Online access to archived pages on the Internet Archive uncertain for researchers

By Jasmine Bala for the Local News Conference

The disappearance of archived pages from the Internet Archive poses a threat to research and the preservation of news as the first draft of history, researchers heard recently during a Ryerson University conference on the state of local news.

The Internet Archive is a non-profit digital library with collections of books, movies, music and archived web pages from across the world. Its most popular feature is the Wayback Machine, which allows researchers to save webpages and search through their database of archived pages. Some pages that may have been previously accessible, however, have disappeared.

“If you are a site owner and you ask for something not to be displayed in the Wayback Machine that has been captured via automatic global scale crawling, then it will not be accessible,” Internet Archive’s web archiving director Jefferson Bailey said during a June 3 panel presentation hosted by the Ryerson School of Journalism.
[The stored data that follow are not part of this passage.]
$ cat src/rtl/apb_slave_bank.sv
// Purpose : APB peripheral model with NUM_SLV register banks, protocol monitor, sticky error flag, transfer counters.
// Latency : read data registered on the edge ending SETUP (valid through ACCESS); write lands on the edge ending ACCESS.
// Backpressure: none; no pready, so every valid transfer completes in exactly two cycles.
module apb_slave_bank #(
  parameter int NUM_SLV = 3,
  parameter int DEPTH   = 16,
  parameter int CNT_W   = 16
) (
  input  logic               hclk,
  input  logic               hresetn,
  input  logic [NUM_SLV-1:0] psel,
  input  logic               penable,
  input  logic               pwrite,
  input  logic [31:0]        paddr,
  input  logic [31:0]        pwdata,
  output logic [31:0]        pr_data,
  output logic               prot_err,
  output logic [CNT_W-1:0]   wr_cnt,
  output logic [CNT_W-1:0]   rd_cnt
);

  localparam int AW = $clog2(DEPTH);
  localparam int KW = (NUM_SLV > 1) ? $clog2(NUM_SLV) : 1;

  typedef enum logic [1:0] {
    ST_IDLE   = 2'd0,
    ST_SETUP  = 2'd1,
    ST_ACCESS = 2'd2
  } state_t;

  state_t               r_state;
  state_t               w_state_nxt;
  logic [31:0]          r_mem [NUM_SLV][DEPTH];
  logic [NUM_SLV-1:0]   r_psel;
  logic [KW-1:0]        r_k;
  logic [31:0]          r_addr;
  logic                 r_write;
  logic [31:0]          r_rdata;
  logic                 r_err;
  logic [CNT_W-1:0]     r_wr_cnt;
  logic [CNT_W-1:0]     r_rd_cnt;

  logic                 w_sel_ok;
  logic                 w_multi;
  logic [KW-1:0]        w_k;
  logic [AW-1:0]        w_idx;
  logic                 w_capture;
  logic                 w_rd_go;
  logic                 w_complete;
  logic                 w_err_set;

  assign w_sel_ok = $onehot(psel);
  assign w_multi  = (psel != '0) && !w_sel_ok;
  // Word index always comes from the captured address so SETUP and ACCESS agree.
  assign w_idx    = r_addr[2 +: AW];

  // Encode the one-hot select into a bank index.
  always_comb begin
    w_k = '0;
    for (int i = 0; i < NUM_SLV; i++) begin
      if (psel[i]) w_k = KW'(i);
    end
  end

  // Protocol monitor: next state plus capture/read/complete/error strobes.
  always_comb begin
    w_state_nxt = r_state;
    w_capture   = 1'b0;
    w_rd_go     = 1'b0;
    w_complete  = 1'b0;
    w_err_set   = 1'b0;
    if (w_multi) begin
      // Multi-hot select overrides everything: abort, flag, no side effects.
      w_state_nxt = ST_IDLE;
      w_err_set   = 1'b1;
    end else begin
      case (r_state)
        ST_IDLE: begin
          if (penable) begin
            w_err_set = 1'b1;
          end else if (w_sel_ok) begin
            w_state_nxt = ST_SETUP;
            w_capture   = 1'b1;
          end
        end
        ST_SETUP: begin
          if (penable && (psel == r_psel) && (paddr == r_addr) && (pwrite == r_write)) begin
            w_state_nxt = ST_ACCESS;
            w_rd_go     = !r_write;
          end else begin
            w_state_nxt = ST_IDLE;
            w_err_set   = 1'b1;
          end
        end
        ST_ACCESS: begin
          w_complete = 1'b1;
          if (w_sel_ok && !penable) begin
            w_state_nxt = ST_SETUP;
            w_capture   = 1'b1;
          end else if (psel == '0) begin
            w_state_nxt = ST_IDLE;
          end else begin
            w_state_nxt = ST_IDLE;
            w_err_set   = 1'b1;
          end
        end
        default: begin
          w_state_nxt = ST_IDLE;
        end
      endcase
    end
  end

  // State register.
  always_ff @(posedge hclk or negedge hresetn) begin
    if (!hresetn) r_state <= ST_IDLE;
    else          r_state <= w_state_nxt;
  end

  // Capture the transfer attributes at the setup phase for the match check.
  always_ff @(posedge hclk or negedge hresetn) begin
    if (!hresetn) begin
      r_psel  <= '0;
      r_k     <= '0;
      r_addr  <= '0;
      r_write <= 1'b0;
    end else if (w_capture) begin
      r_psel  <= psel;
      r_k     <= w_k;
      r_addr  <= paddr;
      r_write <= pwrite;
    end
  end

  // Bank storage: written only when a valid write transfer completes.
  always_ff @(posedge hclk or negedge hresetn) begin
    if (!hresetn) begin
      for (int b = 0; b < NUM_SLV; b++) begin
        for (int w = 0; w < DEPTH; w++) begin
          r_mem[b][w] <= '0;
        end
      end
    end else if (w_complete && r_write) begin
      r_mem[r_k][w_idx] <= pwdata;
    end
  end

  // Read data register, sticky error and wrapping transfer counters.
  always_ff @(posedge hclk or negedge hresetn) begin
    if (!hresetn) begin
      r_rdata  <= '0;
      r_err    <= 1'b0;
      r_wr_cnt <= '0;
      r_rd_cnt <= '0;
    end else begin
      if (w_rd_go)               r_rdata  <= r_mem[r_k][w_idx];
      if (w_err_set)             r_err    <= 1'b1;
      if (w_complete && r_write)  r_wr_cnt <= r_wr_cnt + CNT_W'(1);
      if (w_complete && !r_write) r_rd_cnt <= r_rd_cnt + CNT_W'(1);
    end
  end

  assign pr_data  = r_rdata;
  assign prot_err = r_err;
  assign wr_cnt   = r_wr_cnt;
  assign rd_cnt   = r_rd_cnt;

endmodule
Under copyright laws, he said, the Internet Archive team is legally required to make these pages unavailable to users upon the request of the page owner.

The two-day conference brought together about 100 journalists, educators and scholars. Bailey was featured on a panel organized by the News Measures Research Project, a major research initiative led by Duke University’s Philip Napoli. The project’s goal is to identify the factors that play a role in determining the health of local journalism in different communities.

Carrie Buchanan, a journalism professor from John Carroll University in Ohio who attended the panel, said she has discovered that archived pages she was counting on as part of her research on three hyperlocal news sources in Cleveland, Ohio have vanished from the Wayback Machine.

Buchanan noted, for example, that archived pages published by the Cleveland Heights Patch prior to 2014 have now disappeared.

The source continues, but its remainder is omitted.